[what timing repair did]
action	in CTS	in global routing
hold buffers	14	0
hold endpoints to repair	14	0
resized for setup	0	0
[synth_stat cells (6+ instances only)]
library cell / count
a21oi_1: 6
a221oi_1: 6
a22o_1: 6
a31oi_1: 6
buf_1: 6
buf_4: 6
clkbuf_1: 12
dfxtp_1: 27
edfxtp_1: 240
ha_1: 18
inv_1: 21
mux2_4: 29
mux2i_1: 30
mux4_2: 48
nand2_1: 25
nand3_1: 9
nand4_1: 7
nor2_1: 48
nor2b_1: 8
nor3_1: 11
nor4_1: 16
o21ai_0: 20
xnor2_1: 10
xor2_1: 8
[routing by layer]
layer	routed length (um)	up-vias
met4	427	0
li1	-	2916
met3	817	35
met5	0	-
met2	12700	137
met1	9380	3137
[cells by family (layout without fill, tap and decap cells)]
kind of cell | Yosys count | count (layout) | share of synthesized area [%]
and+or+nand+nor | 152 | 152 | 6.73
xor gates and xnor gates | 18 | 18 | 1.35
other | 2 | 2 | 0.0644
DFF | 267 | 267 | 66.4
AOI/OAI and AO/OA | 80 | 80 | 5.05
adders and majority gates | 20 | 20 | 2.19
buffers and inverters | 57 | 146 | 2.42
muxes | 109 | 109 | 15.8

==

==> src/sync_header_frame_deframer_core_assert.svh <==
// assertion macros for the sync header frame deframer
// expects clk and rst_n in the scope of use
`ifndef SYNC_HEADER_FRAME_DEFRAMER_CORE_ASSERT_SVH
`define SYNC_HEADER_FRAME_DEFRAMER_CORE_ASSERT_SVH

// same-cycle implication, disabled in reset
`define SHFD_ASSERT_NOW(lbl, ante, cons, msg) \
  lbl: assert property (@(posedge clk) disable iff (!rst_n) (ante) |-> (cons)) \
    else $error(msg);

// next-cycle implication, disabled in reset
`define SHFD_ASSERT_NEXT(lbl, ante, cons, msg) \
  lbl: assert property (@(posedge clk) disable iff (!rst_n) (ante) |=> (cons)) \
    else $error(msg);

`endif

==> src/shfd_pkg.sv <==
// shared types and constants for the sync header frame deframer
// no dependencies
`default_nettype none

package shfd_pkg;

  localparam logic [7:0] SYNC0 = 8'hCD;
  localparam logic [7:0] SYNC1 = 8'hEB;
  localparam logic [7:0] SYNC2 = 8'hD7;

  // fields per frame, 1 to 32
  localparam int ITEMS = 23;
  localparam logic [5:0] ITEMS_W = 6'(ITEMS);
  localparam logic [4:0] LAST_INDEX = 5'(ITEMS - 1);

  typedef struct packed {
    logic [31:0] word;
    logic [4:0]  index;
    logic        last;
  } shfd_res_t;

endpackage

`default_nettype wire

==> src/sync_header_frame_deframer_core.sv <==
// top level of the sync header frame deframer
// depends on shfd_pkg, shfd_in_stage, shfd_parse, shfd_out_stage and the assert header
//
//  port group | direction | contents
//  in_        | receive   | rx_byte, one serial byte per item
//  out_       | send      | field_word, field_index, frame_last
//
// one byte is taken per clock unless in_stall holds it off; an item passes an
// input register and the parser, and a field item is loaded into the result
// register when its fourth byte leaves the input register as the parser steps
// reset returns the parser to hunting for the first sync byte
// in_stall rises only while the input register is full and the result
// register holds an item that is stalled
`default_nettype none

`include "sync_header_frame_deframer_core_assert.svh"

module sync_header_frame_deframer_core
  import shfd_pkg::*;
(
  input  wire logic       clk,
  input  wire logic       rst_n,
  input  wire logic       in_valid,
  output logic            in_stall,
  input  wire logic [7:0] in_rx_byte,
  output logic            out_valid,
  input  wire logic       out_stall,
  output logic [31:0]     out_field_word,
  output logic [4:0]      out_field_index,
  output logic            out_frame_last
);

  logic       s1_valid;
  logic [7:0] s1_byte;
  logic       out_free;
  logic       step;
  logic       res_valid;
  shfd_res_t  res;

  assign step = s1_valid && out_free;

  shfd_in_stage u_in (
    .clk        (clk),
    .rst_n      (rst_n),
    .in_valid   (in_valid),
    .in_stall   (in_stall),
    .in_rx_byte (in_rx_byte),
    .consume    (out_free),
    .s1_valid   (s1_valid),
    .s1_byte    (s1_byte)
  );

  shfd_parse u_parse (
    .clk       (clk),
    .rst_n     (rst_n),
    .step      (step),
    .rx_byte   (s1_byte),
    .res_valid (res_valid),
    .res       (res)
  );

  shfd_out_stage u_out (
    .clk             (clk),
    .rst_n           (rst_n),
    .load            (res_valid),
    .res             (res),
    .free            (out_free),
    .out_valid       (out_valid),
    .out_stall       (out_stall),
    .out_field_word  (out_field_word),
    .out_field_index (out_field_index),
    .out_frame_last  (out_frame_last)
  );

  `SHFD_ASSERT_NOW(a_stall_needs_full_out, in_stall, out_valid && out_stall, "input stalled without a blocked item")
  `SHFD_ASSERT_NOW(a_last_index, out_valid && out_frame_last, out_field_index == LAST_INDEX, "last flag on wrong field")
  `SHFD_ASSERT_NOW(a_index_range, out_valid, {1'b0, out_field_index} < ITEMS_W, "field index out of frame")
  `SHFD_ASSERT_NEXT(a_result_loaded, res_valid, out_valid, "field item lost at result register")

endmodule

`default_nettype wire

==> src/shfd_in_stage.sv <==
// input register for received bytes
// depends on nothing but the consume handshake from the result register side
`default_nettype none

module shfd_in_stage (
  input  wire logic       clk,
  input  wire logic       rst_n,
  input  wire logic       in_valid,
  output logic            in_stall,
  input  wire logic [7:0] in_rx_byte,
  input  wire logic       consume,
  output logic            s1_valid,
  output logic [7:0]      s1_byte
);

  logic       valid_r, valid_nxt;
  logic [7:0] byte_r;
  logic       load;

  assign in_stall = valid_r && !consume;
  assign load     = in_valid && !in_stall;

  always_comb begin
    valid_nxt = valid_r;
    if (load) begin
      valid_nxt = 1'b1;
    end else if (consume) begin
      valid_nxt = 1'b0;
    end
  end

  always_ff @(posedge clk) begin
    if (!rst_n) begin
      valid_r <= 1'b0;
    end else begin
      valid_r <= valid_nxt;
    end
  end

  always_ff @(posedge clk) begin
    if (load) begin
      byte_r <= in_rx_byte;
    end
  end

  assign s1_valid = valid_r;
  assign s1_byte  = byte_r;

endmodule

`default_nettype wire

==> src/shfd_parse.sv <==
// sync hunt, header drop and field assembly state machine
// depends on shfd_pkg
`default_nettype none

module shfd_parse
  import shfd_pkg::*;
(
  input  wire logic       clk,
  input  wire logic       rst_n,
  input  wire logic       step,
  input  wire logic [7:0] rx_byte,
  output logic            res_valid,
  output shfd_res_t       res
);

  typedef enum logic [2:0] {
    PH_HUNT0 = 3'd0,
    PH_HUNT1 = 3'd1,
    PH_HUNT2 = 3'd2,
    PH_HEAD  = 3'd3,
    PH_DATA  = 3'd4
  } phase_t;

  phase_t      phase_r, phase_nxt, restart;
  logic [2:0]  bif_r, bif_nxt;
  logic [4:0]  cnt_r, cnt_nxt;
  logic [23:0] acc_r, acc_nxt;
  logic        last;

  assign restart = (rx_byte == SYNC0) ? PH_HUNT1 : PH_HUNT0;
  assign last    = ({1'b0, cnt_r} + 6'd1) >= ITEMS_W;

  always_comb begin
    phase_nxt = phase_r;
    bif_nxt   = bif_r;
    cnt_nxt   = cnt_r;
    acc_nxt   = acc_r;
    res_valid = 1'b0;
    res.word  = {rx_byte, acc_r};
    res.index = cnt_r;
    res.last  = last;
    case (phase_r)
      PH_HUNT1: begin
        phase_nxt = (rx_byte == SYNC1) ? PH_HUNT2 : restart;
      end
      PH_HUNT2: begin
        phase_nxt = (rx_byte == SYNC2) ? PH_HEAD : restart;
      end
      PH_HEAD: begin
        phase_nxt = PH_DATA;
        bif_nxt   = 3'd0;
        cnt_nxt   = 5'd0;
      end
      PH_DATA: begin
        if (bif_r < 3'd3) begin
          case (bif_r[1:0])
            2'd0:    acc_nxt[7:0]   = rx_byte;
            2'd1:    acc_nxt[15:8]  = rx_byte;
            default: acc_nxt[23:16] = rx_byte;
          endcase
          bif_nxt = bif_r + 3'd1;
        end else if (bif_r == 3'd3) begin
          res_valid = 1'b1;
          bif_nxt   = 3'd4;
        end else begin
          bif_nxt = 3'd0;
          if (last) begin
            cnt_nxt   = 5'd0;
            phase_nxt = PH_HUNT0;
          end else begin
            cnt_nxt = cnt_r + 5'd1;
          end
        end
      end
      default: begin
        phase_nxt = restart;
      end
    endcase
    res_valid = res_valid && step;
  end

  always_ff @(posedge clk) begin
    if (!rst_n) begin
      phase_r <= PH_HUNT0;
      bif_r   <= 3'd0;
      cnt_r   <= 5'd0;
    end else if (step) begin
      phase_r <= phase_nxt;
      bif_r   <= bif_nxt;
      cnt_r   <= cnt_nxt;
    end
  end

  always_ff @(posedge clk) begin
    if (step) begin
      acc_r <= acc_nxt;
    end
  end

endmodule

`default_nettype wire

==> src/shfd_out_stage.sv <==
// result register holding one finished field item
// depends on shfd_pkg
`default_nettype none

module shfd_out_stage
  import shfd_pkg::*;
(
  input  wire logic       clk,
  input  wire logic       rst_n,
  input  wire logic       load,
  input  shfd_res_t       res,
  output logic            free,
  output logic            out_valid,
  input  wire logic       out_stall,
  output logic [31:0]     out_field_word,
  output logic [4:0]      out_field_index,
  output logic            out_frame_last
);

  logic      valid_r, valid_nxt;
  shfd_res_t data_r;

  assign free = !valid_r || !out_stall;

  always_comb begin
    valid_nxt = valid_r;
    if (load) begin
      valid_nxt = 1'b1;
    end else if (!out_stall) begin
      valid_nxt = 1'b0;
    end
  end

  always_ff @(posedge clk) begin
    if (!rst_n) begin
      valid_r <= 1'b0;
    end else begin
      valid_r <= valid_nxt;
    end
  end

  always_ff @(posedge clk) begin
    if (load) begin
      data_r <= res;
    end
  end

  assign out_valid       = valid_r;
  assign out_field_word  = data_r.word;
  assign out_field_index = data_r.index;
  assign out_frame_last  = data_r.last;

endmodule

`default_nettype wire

> Aim of the exercise:
Copy out all lines of the listing where the word "count" appears.

> Exercise response:
library cell / count
kind of cell | Yosys count | count (layout) | share of synthesized area [%]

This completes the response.